Grove City College’s Lux Mea student honorary is bringing top students from highly regarded Christian liberal arts schools together to focus on distraction at the 10th Annual Intercollegiate Colloquium on the Liberal Arts.
Over three days – Oct. 11 to 13 – more than 50 honors students and professors will visit campus and take up the theme “the pursuit of love in age of distraction” through a series of discussions informed by a reading list that includes the Bible, Dante, T.S. Elliot, C.S. Lewis, Kierkegaard and Augustine of Hippo.
They will explore how Christians are to “live as pilgrims amidst a world full of temptations that may distract us from our true end,” Dr.

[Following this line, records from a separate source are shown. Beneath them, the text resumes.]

$ cat src/hw/rtl/newton_nth_root_assert.svh
// ----------------------------------------------------------------------------
// Assertion macros for the n-th root block
// Shared forms for concurrent checks clocked on clk and disabled in reset.
// ----------------------------------------------------------------------------
`ifndef NEWTON_NTH_ROOT_ASSERT_SVH
`define NEWTON_NTH_ROOT_ASSERT_SVH

// Consequent must hold in the same cycle as the antecedent.
`define NNR_ASSERT_SAME(label, ante, cons, msg) \
	label: assert property (@(posedge clk) disable iff (!arst_n) (ante) |-> (cons)) \
		else $error(msg);

// Consequent must hold in the cycle after the antecedent.
`define NNR_ASSERT_NEXT(label, ante, cons, msg) \
	label: assert property (@(posedge clk) disable iff (!arst_n) (ante) |=> (cons)) \
		else $error(msg);

`endif

$ cat src/hw/rtl/nnr_pkg.sv
// ----------------------------------------------------------------------------
// nnr_pkg
// Types and fixed constants of the Newton n-th root block.
// ----------------------------------------------------------------------------
`default_nettype none

package nnr_pkg;

	// Field widths
	localparam int unsigned WORD_W   = 32;
	localparam int unsigned DEGREE_W = 4;
	localparam int unsigned TOL_W    = 24;
	localparam int unsigned COUNT_W  = 7;
	localparam int unsigned STATUS_W = 2;

	// Quotient is capped at 2^40, so it needs 41 bits.
	localparam int unsigned QUOT_W = 41;
	localparam logic [QUOT_W-1:0] QUOT_CAP = {1'b1, {(QUOT_W-1){1'b0}}};

	// Magnitude of (quotient - root) never exceeds 2^40.
	localparam int unsigned DELTA_BITS = 41;
	localparam int unsigned DIFF_W     = 42;

	// Degree limits
	localparam logic [DEGREE_W-1:0] DEGREE_MIN = 4'd2;
	localparam logic [DEGREE_W-1:0] DEGREE_MAX = 4'd8;

	// Register reset values
	localparam logic [DEGREE_W-1:0] RST_ROOT_DEGREE    = 4'd5;
	localparam logic [WORD_W-1:0]   RST_START_GUESS    = 32'd15099494;
	localparam logic [TOL_W-1:0]    RST_STOP_TOLERANCE = 24'd167772;

	// Configuration port
	localparam int unsigned APB_ADDR_W = 4;
	localparam int unsigned APB_DATA_W = 32;
	localparam logic [1:0] REG_ROOT_DEGREE    = 2'd0;
	localparam logic [1:0] REG_START_GUESS    = 2'd1;
	localparam logic [1:0] REG_STOP_TOLERANCE = 2'd2;

	// Result status codes
	localparam logic [STATUS_W-1:0] STATUS_CONVERGED = 2'd0;
	localparam logic [STATUS_W-1:0] STATUS_LIMIT     = 2'd1;
	localparam logic [STATUS_W-1:0] STATUS_FAULT     = 2'd2;

	// Sequencer states
	typedef enum logic [2:0] {
		S_IDLE,
		S_POW_MUL,
		S_POW_SHIFT,
		S_DIV_Q,
		S_ABS,
		S_DIV_D,
		S_DONE
	} nnr_state_t;

	// Divider status toward the sequencer
	typedef struct packed {
		logic busy;
		logic done;
	} div_stat_t;

endpackage

`default_nettype wire

$ cat src/hw/rtl/nnr_divider.sv
// ----------------------------------------------------------------------------
// nnr_divider
// Restoring divider, one quotient bit per cycle, quotient capped at 2^40.
// ----------------------------------------------------------------------------
`default_nettype none

module nnr_divider import nnr_pkg::*; #(
	parameter  int unsigned NUM_W = 56,
	localparam int unsigned CNT_W = $clog2(NUM_W + 1)
) (
	input  wire logic              clk,
	input  wire logic              arst_n,
	input  wire logic              start,
	input  wire logic [CNT_W-1:0]  steps,
	input  wire logic [NUM_W-1:0]  num,
	input  wire logic [WORD_W-1:0] den,
	output logic      [QUOT_W-1:0] quotient,
	output div_stat_t              stat
);

	logic [WORD_W-1:0] rem_q;
	logic [WORD_W-1:0] den_q;
	logic [NUM_W-1:0]  num_q;
	logic [QUOT_W-1:0] quot_q;
	logic [CNT_W-1:0]  cnt_q;
	logic              busy_q;
	logic              done_q;

	logic [WORD_W:0]   shifted;
	logic [WORD_W:0]   trial;
	logic              fits;
	logic [QUOT_W-1:0] quot_cand;
	logic [QUOT_W-1:0] quot_next;

	// One restoring step: bring down the next dividend bit and try the subtract.
	always_comb begin
		shifted   = {rem_q, num_q[NUM_W-1]};
		trial     = shifted - {1'b0, den_q};
		fits      = (shifted >= {1'b0, den_q});
		quot_cand = {quot_q[QUOT_W-2:0], fits};
		if (quot_q < QUOT_CAP) begin
			quot_next = (quot_cand > QUOT_CAP) ? QUOT_CAP : quot_cand;
		end else begin
			quot_next = quot_q;
		end
	end

	// Step counter and handshake toward the sequencer.
	always_ff @(posedge clk or negedge arst_n) begin
		if (!arst_n) begin
			busy_q <= 1'b0;
			done_q <= 1'b0;
			cnt_q  <= '0;
		end else begin
			done_q <= 1'b0;
			if (start) begin
				busy_q <= 1'b1;
				cnt_q  <= steps;
			end else if (busy_q) begin
				cnt_q <= cnt_q - 1'b1;
				if (cnt_q == CNT_W'(1)) begin
					busy_q <= 1'b0;
					done_q <= 1'b1;
				end
			end
		end
	end

	// Remainder, dividend shift register and quotient.
	always_ff @(posedge clk) begin
		if (start) begin
			rem_q  <= '0;
			den_q  <= den;
			num_q  <= num;
			quot_q <= '0;
		end else if (busy_q) begin
			rem_q  <= fits ? trial[WORD_W-1:0] : shifted[WORD_W-1:0];
			num_q  <= {num_q[NUM_W-2:0], 1'b0};
			quot_q <= quot_next;
		end
	end

	assign quotient  = quot_q;
	assign stat.busy = busy_q;
	assign stat.done = done_q;

endmodule

`default_nettype wire

$ cat config.mk
export PLATFORM = sky130hd
export DESIGN_NAME = nnr_divider
export DESIGN_NICKNAME = d
export VERILOG_FILES = /design/src/hw/rtl/newton_nth_root_assert.svh /design/src/hw/rtl/nnr_pkg.sv /design/src/hw/rtl/nnr_divider.sv
export SDC_FILE = /design/constraint.sdc
export NUM_CORES = 1
export LEC_CHECK = 0
export BUFFER_PORTS_ARGS = -buffer_cell sky130_fd_sc_hd__buf_2
export CAP_MARGIN = 20
export CORE_AREA = 2 2 122 124
export DETAILED_ROUTE_END_ITERATION = 12
export DIE_AREA = 0 0 124 126
export PLACE_DENSITY = 0.84
export SETUP_SLACK_MARGIN = 0.05
export SYNTH_ARGS = -nofsm -noshare
export SYNTH_HDL_FRONTEND = slang
export SYNTH_SLANG_ARGS = --single-unit
$ cat constraint.sdc
create_clock -name clk -period 5.15 [get_ports clk]
set_input_delay 1.03 -clock clk [delete_from_list [all_inputs] [get_ports clk]]
set_output_delay 1.03 -clock clk [all_outputs]
set_load 0.1 [all_outputs]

Andrew Mitchell, professor of history and Lux Mea advisor, said. “The colloquium is designed to bring together like-minded students and faculty from Christian liberal arts colleges, to read, ponder and discuss questions that our modern world ignores or dismisses – questions of first importance in knowing and living out a humane existence,” he said.
Jason Wallace, the Stockham Chair of Western Intellectual History at Samford University in Birmingham, Ala. and the director of its freshmen Core Texts Program, will deliver the keynote address: "Utopia or Dystopia? The Restless Heart in the 21st Century” at 1 p.m. Saturday, Oct. 12 in Sticht Lecture Hall in the Hall of Arts and Letters on campus. It is free and open to the public. The keynote and a faculty roundtable at 4 p.m. Saturday will be livestreamed at www.gcc.edu/livestream.
Eight schools from three states are participating in this year’s Colloquium: Grove City College, Geneva College, Messiah College, Eastern University, Waynesburg University, Regent University, St. Vincent College and Samford University.
Past colloquiums have considered the virtues of temperance and fortitude and the beauty of friendship. The annual event reminds Christian scholars that they aren’t alone, Mitchell said.
“It is my hope that by focusing on fundamental issues of our common humanity and by learning, laughing and being together, we might strengthen one another ‘as iron sharpens iron,’ enabling students and faculty from every school to live more richly and joyfully as Christians in the 21st century,” he said. “The colloquium demonstrates to students the real purpose of a liberal arts education. It’s not about your grade-point average, and it’s not about getting a well-paying job. Rather, it’s about attaining an understanding about who we are as humans, learning how to act wisely and preparing us to live virtuous lives that glorify God and bless our neighbors.”
Grove City College is recognized as one of America’s top liberal arts colleges by U.S. News and World Report, The Princeton Review, Forbes and other leading higher education evaluators. The College provides a Christ-centered learning and living experience, values academic excellence and pioneered a Humanities Core that ensures all students have a fundamental understanding of the great ideas and events that shape civilization.